5. **Recommendation Generation:**
- Implement a recommendation method that calculates cosine similarity between the selected movie and all other movies in the dataset
- Return the top 5 movies with the highest similarity scores

## ✨ Key Features

- Select a movie from the list to receive top 5 movie recommendations
- User-friendly interface built with Flask, HTMX, and Tailwind CSS
- Efficient data processing and similarity calculation for quick recommendations

## 📁 Directory Structure

```sh
cinebrain/
│
├── app/ # Flask application directory
│
├── data/ # Data directory
│ ├── processed_df.pkl
│ ├── tmdb_5000_credits.csv
│ ├── tmdb_5000_movies.csv
│ └── similarity.npy
│
├── recommender_system.ipynb # Jupyter notebook for model development
├── run.py # Script to run the Flask application
├── .env # Environment file for API key
└── README.md
```

## 🔑 API Setup

This project uses The Movie Database (TMDb) API to fetch additional movie information.
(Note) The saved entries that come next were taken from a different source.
<file path="src/rtl/reg_read_port_pkg.sv">
// reg_read_port_pkg: shared widths, operand-pair type and FIFO occupancy
// states for the dual-operand register read port.
package reg_read_port_pkg;

    localparam int REG_W = 8;
    localparam int NREGS = 8;
    localparam int SEL_W = 3;

    // One captured operand pair, A in the upper byte.
    typedef struct packed {
        logic [REG_W-1:0] a;
        logic [REG_W-1:0] b;
    } op_pair_t;

    // Occupancy of the operand FIFO.
    typedef enum logic [1:0] {
        EMPTY   = 2'd0,
        PARTIAL = 2'd1,
        FULL    = 2'd2
    } occ_state_t;

endpackage

</file>
<file path="src/rtl/reg_read_port_operand_fifo.sv">
// operand_fifo: DEPTH-entry synchronous FIFO of operand pairs.
// Ports: clk/rst_n (async active-low), push/push_data (write tail),
// pop (remove head), head (head entry), count (occupancy 0..DEPTH),
// full/empty (decoded from the registered occupancy state).
module operand_fifo
    import reg_read_port_pkg::*;
#(
    parameter int DEPTH = 2
) (
    input  logic                   clk,
    input  logic                   rst_n,
    input  logic                   push,
    input  op_pair_t               push_data,
    input  logic                   pop,
    output op_pair_t               head,
    output logic [$clog2(DEPTH):0] count,
    output logic                   full,
    output logic                   empty
);

    localparam int PTR_W = $clog2(DEPTH);
    localparam int CNT_W = PTR_W + 1;
    localparam logic [CNT_W-1:0] DEPTH_C = CNT_W'(DEPTH);
    localparam logic [CNT_W-1:0] ONE_C   = CNT_W'(1);

    op_pair_t               mem_r [DEPTH];
    logic [PTR_W-1:0]       wr_ptr_r;
    logic [PTR_W-1:0]       rd_ptr_r;
    logic [CNT_W-1:0]       cnt_r;
    logic [CNT_W-1:0]       cnt_nxt_s;
    occ_state_t             state_r;
    occ_state_t             state_nxt_s;
    logic                   do_push_s;
    logic                   do_pop_s;

    // A push into a full FIFO or a pop from an empty one is ignored.
    assign do_push_s = push && (state_r != FULL);
    assign do_pop_s  = pop && (state_r != EMPTY);

    // Next occupancy count and occupancy state.
    always_comb begin
        cnt_nxt_s   = cnt_r;
        state_nxt_s = state_r;
        if (do_push_s && !do_pop_s) begin
            cnt_nxt_s = cnt_r + ONE_C;
        end else if (do_pop_s && !do_push_s) begin
            cnt_nxt_s = cnt_r - ONE_C;
        end else begin
            cnt_nxt_s = cnt_r;
        end
        case (state_r)
            EMPTY: begin
                if (do_push_s) begin
                    state_nxt_s = PARTIAL;
                end else begin
                    state_nxt_s = EMPTY;
                end
            end
            PARTIAL: begin
                if (do_push_s && !do_pop_s && (cnt_r == (DEPTH_C - ONE_C))) begin
                    state_nxt_s = FULL;
                end else if (do_pop_s && !do_push_s && (cnt_r == ONE_C)) begin
                    state_nxt_s = EMPTY;
                end else begin
                    state_nxt_s = PARTIAL;
                end
            end
            FULL: begin
                if (do_pop_s) begin
                    state_nxt_s = PARTIAL;
                end else begin
                    state_nxt_s = FULL;
                end
            end
            default: begin
                state_nxt_s = EMPTY;
            end
        endcase
    end

    // Pointers, count and occupancy state; pointers wrap naturally since DEPTH is a power of two.
    always_ff @(posedge clk or negedge rst_n) begin
        if (!rst_n) begin
            wr_ptr_r <= {PTR_W{1'b0}};
            rd_ptr_r <= {PTR_W{1'b0}};
            cnt_r    <= {CNT_W{1'b0}};
            state_r  <= EMPTY;
        end else begin
            if (do_push_s) begin
                wr_ptr_r <= wr_ptr_r + PTR_W'(1);
            end else begin
                wr_ptr_r <= wr_ptr_r;
            end
            if (do_pop_s) begin
                rd_ptr_r <= rd_ptr_r + PTR_W'(1);
            end else begin
                rd_ptr_r <= rd_ptr_r;
            end
            cnt_r   <= cnt_nxt_s;
            state_r <= state_nxt_s;
        end
    end

    // Entry storage; cleared on reset so no stale operand is ever observable.
    always_ff @(posedge clk or negedge rst_n) begin
        if (!rst_n) begin
            for (int i = 0; i < DEPTH; i++) begin
                mem_r[i] <= '{a: {REG_W{1'b0}}, b: {REG_W{1'b0}}};
            end
        end else if (do_push_s) begin
            mem_r[wr_ptr_r] <= push_data;
        end else begin
            mem_r[wr_ptr_r] <= mem_r[wr_ptr_r];
        end
    end

    assign head  = mem_r[rd_ptr_r];
    assign count = cnt_r;
    assign full  = (state_r == FULL);
    assign empty = (state_r == EMPTY);

endmodule

</file>
<file path="src/rtl/reg_read_port.sv">
// reg_read_port: buffered dual-operand read port for the 8x8 register bank.
// Ports: CLK, RESETn (async active-low); R0..R7 bank contents;
// req_valid/req_ready/req_ra/req_rb request handshake; wr_en/wr_sel/wr_data
// same-cycle bank write for forwarding; out_valid/out_ready/out_a/out_b
// operand output handshake; rd_count completed output transfers mod 256.
module reg_read_port
    import reg_read_port_pkg::*;
#(
    parameter int DEPTH  = 2,
    parameter bit FWD_EN = 1'b1
) (
    input  logic             CLK,
    input  logic             RESETn,
    input  logic [REG_W-1:0] R0,
    input  logic [REG_W-1:0] R1,
    input  logic [REG_W-1:0] R2,
    input  logic [REG_W-1:0] R3,
    input  logic [REG_W-1:0] R4,
    input  logic [REG_W-1:0] R5,
    input  logic [REG_W-1:0] R6,
    input  logic [REG_W-1:0] R7,
    input  logic             req_valid,
    output logic             req_ready,
    input  logic [SEL_W-1:0] req_ra,
    input  logic [SEL_W-1:0] req_rb,
    input  logic             wr_en,
    input  logic [SEL_W-1:0] wr_sel,
    input  logic [REG_W-1:0] wr_data,
    output logic             out_valid,
    input  logic             out_ready,
    output logic [REG_W-1:0] out_a,
    output logic [REG_W-1:0] out_b,
    output logic [7:0]       rd_count
);

    localparam int CNT_W = $clog2(DEPTH) + 1;
    localparam logic [CNT_W-1:0] DEPTH_C = CNT_W'(DEPTH);

    logic [REG_W-1:0] bank_s [NREGS];
    op_pair_t         cap_s;
    op_pair_t         head_s;
    logic [CNT_W-1:0] occ_count_s;
    logic             full_s;
    logic             empty_s;
    logic             push_s;
    logic             pop_s;
    logic [7:0]       rd_count_r;

    assign bank_s[0] = R0;
    assign bank_s[1] = R1;
    assign bank_s[2] = R2;
    assign bank_s[3] = R3;
    assign bank_s[4] = R4;
    assign bank_s[5] = R5;
    assign bank_s[6] = R6;
    assign bank_s[7] = R7;

    // Operand select with bypass of a write landing in the same cycle as the read.
    always_comb begin
        cap_s.a = bank_s[req_ra];
        cap_s.b = bank_s[req_rb];
        if (FWD_EN && wr_en && (wr_sel == req_ra)) begin
            cap_s.a = wr_data;
        end else begin
            cap_s.a = bank_s[req_ra];
        end
        if (FWD_EN && wr_en && (wr_sel == req_rb)) begin
            cap_s.b = wr_data;
        end else begin
            cap_s.b = bank_s[req_rb];
        end
    end

    assign push_s = req_valid && !full_s;
    assign pop_s  = out_ready && !empty_s;

    operand_fifo #(
        .DEPTH (DEPTH)
    ) u_fifo (
        .clk       (CLK),
        .rst_n     (RESETn),
        .push      (push_s),
        .push_data (cap_s),
        .pop       (pop_s),
        .head      (head_s),
        .count     (occ_count_s),
        .full      (full_s),
        .empty     (empty_s)
    );

    // Ready depends only on registered occupancy, so a full FIFO never passes through.
    assign req_ready = (occ_count_s != DEPTH_C);
    assign out_valid = !empty_s;
    assign out_a     = empty_s ? {REG_W{1'b0}} : head_s.a;
    assign out_b     = empty_s ? {REG_W{1'b0}} : head_s.b;

    // Completed output transfers, wrapping 255 -> 0.
    always_ff @(posedge CLK or negedge RESETn) begin
        if (!RESETn) begin
            rd_count_r <= 8'd0;
        end else if (pop_s) begin
            rd_count_r <= rd_count_r + 8'd1;
        end else begin
            rd_count_r <= rd_count_r;
        end
    end

    assign rd_count = rd_count_r;

endmodule

</file>
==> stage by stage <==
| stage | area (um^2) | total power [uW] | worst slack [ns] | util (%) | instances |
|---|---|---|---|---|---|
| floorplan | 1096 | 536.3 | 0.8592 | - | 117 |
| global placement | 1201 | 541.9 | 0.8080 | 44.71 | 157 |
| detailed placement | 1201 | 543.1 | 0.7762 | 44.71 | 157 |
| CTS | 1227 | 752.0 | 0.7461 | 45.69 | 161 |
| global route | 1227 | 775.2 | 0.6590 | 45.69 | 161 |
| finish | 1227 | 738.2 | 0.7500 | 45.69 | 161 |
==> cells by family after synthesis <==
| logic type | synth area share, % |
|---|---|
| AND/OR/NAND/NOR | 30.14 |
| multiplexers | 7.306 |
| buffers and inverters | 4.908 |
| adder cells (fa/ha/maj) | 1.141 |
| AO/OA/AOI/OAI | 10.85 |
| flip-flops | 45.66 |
To use the API:

1. Create an account on [The Movie Database](https://www.themoviedb.org/)
2. Go to your account settings and navigate to the API section
3. Request an API key for developer use
4. Create a `.env` file in the root directory and add your key:

```sh
TMDB_API_KEY=your_api_key_here
```

⚠️ Keep your API key confidential and never share it publicly.

## 🛠️ Installation

1. Clone the repository:

```sh
git clone https://github.com/ramchaik/cinebrain.git
cd cinebrain
```

2. Create and activate a virtual environment:

```sh
python -m venv venv
source venv/bin/activate # On Windows, use venv\Scripts\activate
```

3. Install the required dependencies:

```sh
pip install -r requirements.txt
```

## 🖥️ Usage

1. Run the Flask application:

```sh
python run.py
```

2. Open a web browser and navigate to `http://localhost:5000`

3. Select a movie from the list to receive recommendations

## 🛠️ Technologies Used

- Python
- pandas
- scikit-learn
- NLTK
- Flask
- HTMX
- Tailwind CSS

## 🔮 Future Improvements

- Implement user authentication and personalized recommendations
- Integrate real-time data updates from TMDb API
- Enhance the user interface with movie posters and additional details
- Develop a mobile application for on-the-go recommendations

## 🤝 Contributing

Contributions are welcome! Please feel free to submit a Pull Request.

## 📄 License

This project is open source and available under the [MIT License](LICENSE).